While Robinson’s ability as a baseball player is executed to near perfection, it takes a back seat to what goes on off the field. We see Jackie Robinson denied access to public places because of the color of his skin, some of his teammates circulating a petition to keep him off the team, and Dodgers General Manager Branch Rickey, who signed Robinson, fighting with other teams to allow him to take the field. All of these behind-the-scene moments work well the film, demonstrating that there is always something going on in baseball whether the team is on the field, off the field, or even in the off-season.

While ‘42’ is filled with plenty of great moments, it also contains a few missteps. The film only shows Robinson’s minor league season in 1946 with the Dodger’s farm team and his rookie season in 1947 as a Brooklyn Dodger. Even though Robinson won the National League Rookie of the Year award in 1947, it would have been nice to see Robinson on the field when he was named the National League’s Most Valuable Player in 1949 or when he was a part of the Brooklyn Dodger’s World Series championship team in 1955. Also, ‘42’ might give the impression to viewers not familiar with Robinson that he was a power hitter. While it attempts to make the film feel more dramatic, in real life, Robinson was never a power hitter. Sure, he could score runners, but he never hit 20 home runs in a single season in his career. And without giving much away, the focus on a young kid’s fascination with Robinson was unnecessary as the film mentions time and time again how kids are looking up to Jackie Robinson and what he stands for. While ‘42’ does not have the epic feel of baseball movies like ‘The Natural’ or ‘Moneyball.’ the film shows Jackie Robinson’s contributions to the game of baseball in a highly respectable manner.

As far as performances go, Chadwick Boseman knocks it out of the park as Jackie Robinson. Most actors who play sports figures usually just stand there, read lines from the script, and look the part. But Boseman shows us the other side of sports icons where they don’t always feel “superhuman”: a man who had the spirit, patience, and humbleness as a player and person. Harrison Ford gives a fine performance as Dodgers’ GM Branch Rickey while the rest of the supporting cast in ‘42’ deliver above-average performances in their roles.

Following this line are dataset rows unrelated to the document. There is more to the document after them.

$ cat src/core/sac_ctrl.sv
// Local design decisions: the APB register port and the register offsets.
`timescale 1ns/1ps
`include "sac_regs.svh"

module sac_ctrl #(
    parameter int PUP_DELAY_NS = `SAC_PUP_DELAY_NS,
    parameter int CLK_NS = `SAC_CLK_NS
) (
    // clock and reset
    input wire logic sys_clk_in,
    input wire logic reset_in,
    // host control pins
    input wire sac_pkg::sac_pins_t host_pins_in,
    // apb slave
    input wire sac_pkg::sac_apb_req_t apb_req_in,
    output logic [31:0] prdata_out,
    output logic pready_out,
    output logic pslverr_out,
    // attenuator core word
    output logic [7:0] step_attenuator_word_out
);
    import sac_pkg::*;

    // least wait, so round up
    localparam logic [9:0] PUP_CYC = 10'((PUP_DELAY_NS + CLK_NS - 1) / CLK_NS);

    sac_regs_t r;
    sac_regs_t nxt;
    logic sclk_rise;
    logic sdata_new;
    logic seq_set;
    logic acc;
    logic mapped;

    // parallel bits sit on word bits 5:1, 0.5 dB per lsb
    function automatic logic [7:0] par_word(input logic [4:0] p);
        par_word = {2'h0, p, 1'h0};
    endfunction

    function automatic logic addr_hit(input logic [11:0] a);
        addr_hit = (a == `SAC_STATUS_OFS) || (a == `SAC_CTRL_OFS);
    endfunction

    assign acc = apb_req_in.psel && apb_req_in.penable;
    assign mapped = addr_hit(apb_req_in.paddr);

    always_comb begin
        nxt = r;
        sclk_rise = 1'b0;
        seq_set = 1'b0;
        sdata_new = r.pins.sdata;
        nxt.s1 = host_pins_in;
        nxt.s2 = r.s1;
        nxt.s3 = r.s2;
        // a pin change counts once two stages agree
        if (r.s2 == r.s3) begin
            nxt.pins = r.s3;
            sclk_rise = r.s3.sclk && !r.pins.sclk;
            sdata_new = r.s3.sdata;
        end
        // shift runs in any mode, as the host clocks it
        if (sclk_rise) begin
            nxt.shift = {sdata_new, r.shift[7:1]};
        end
        nxt.restart = 1'b0;
        unique case (r.st)
            SAC_PUP: begin
                nxt.core = `SAC_MAX_WORD;
                nxt.cnt = r.cnt + 10'h001;
                // wait until the synchroniser holds real pin levels
                if (r.cnt == `SAC_SETTLE_CYC - 10'h001) begin
                    nxt.cnt = 10'h000;
                    if (!r.pins.sel && r.pins.strobe) begin
                        nxt.st = SAC_DWAIT;
                    end else begin
                        nxt.st = SAC_RUN;
                    end
                end
            end
            SAC_DWAIT: begin
                nxt.core = `SAC_MAX_WORD;
                nxt.cnt = r.cnt + 10'h001;
                if (r.cnt == PUP_CYC - 10'h001) begin
                    nxt.cnt = 10'h000;
                    nxt.st = SAC_RUN;
                    // pulled-down inputs read zero: minimum attenuation
                    nxt.core = par_word(r.pins.pstep);
                end
            end
            SAC_RUN: begin
                // mode follows the select pin live, no power cycle
                if (r.pins.strobe) begin
                    if (r.pins.sel) begin
                        nxt.core = r.shift;
                        if (!r.shift[`SAC_WORD_BIT7]) begin
                            nxt.seq_done = 1'b1;
                            seq_set = 1'b1;
                        end
                    end else begin
                        nxt.core = par_word(r.pins.pstep);
                    end
                end
            end
        endcase
        // apb: read data registered in the setup phase
        if (apb_req_in.psel && !apb_req_in.penable) begin
            nxt.prdata = 32'h0;
            if (apb_req_in.paddr == `SAC_STATUS_OFS) begin
                nxt.prdata = {11'h0, r.st, r.seq_done, r.pins.strobe, r.pins.sel,
                              r.shift, r.core};
            end
        end
        if (acc && apb_req_in.pwrite && apb_req_in.paddr == `SAC_CTRL_OFS) begin
            nxt.restart = apb_req_in.pwdata[`SAC_CTRL_RESTART_BIT];
        end
        // soft power-up: same sequence as a reset, pins already settled
        if (r.restart) begin
            nxt.st = SAC_PUP;
            nxt.cnt = 10'h000;
            nxt.core = `SAC_MAX_WORD;
            // a serial load in the same cycle still counts
            nxt.seq_done = seq_set;
        end
    end

    always_ff @(posedge sys_clk_in) begin
        if (reset_in) begin
            r <= '{st: SAC_PUP, cnt: 10'h000, core: `SAC_MAX_WORD, shift: 8'h00,
                   s1: '0, s2: '0, s3: '0, pins: '0, seq_done: 1'b0,
                   restart: 1'b0, prdata: 32'h0};
        end else begin
            r <= nxt;
        end
    end

    assign prdata_out = r.prdata;
    assign pready_out = 1'b1;
    assign pslverr_out = acc && !mapped;
    assign step_attenuator_word_out = r.core;
endmodule // sac_ctrl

It’s great to finally see the story of Jackie Robinson being told on the big screen. ‘42’ is a film that everyone should watch because of its importance and historical reference in a time where racism was still at a high peek. Jackie Robinson was an American legend and it’s hard to believe people still don’t know his story and how he forever changed the game of baseball. ‘42’ is a solid triple in the score box and before it’s over, it just might be one of the year’s best films, especially in the minds of baseball fans.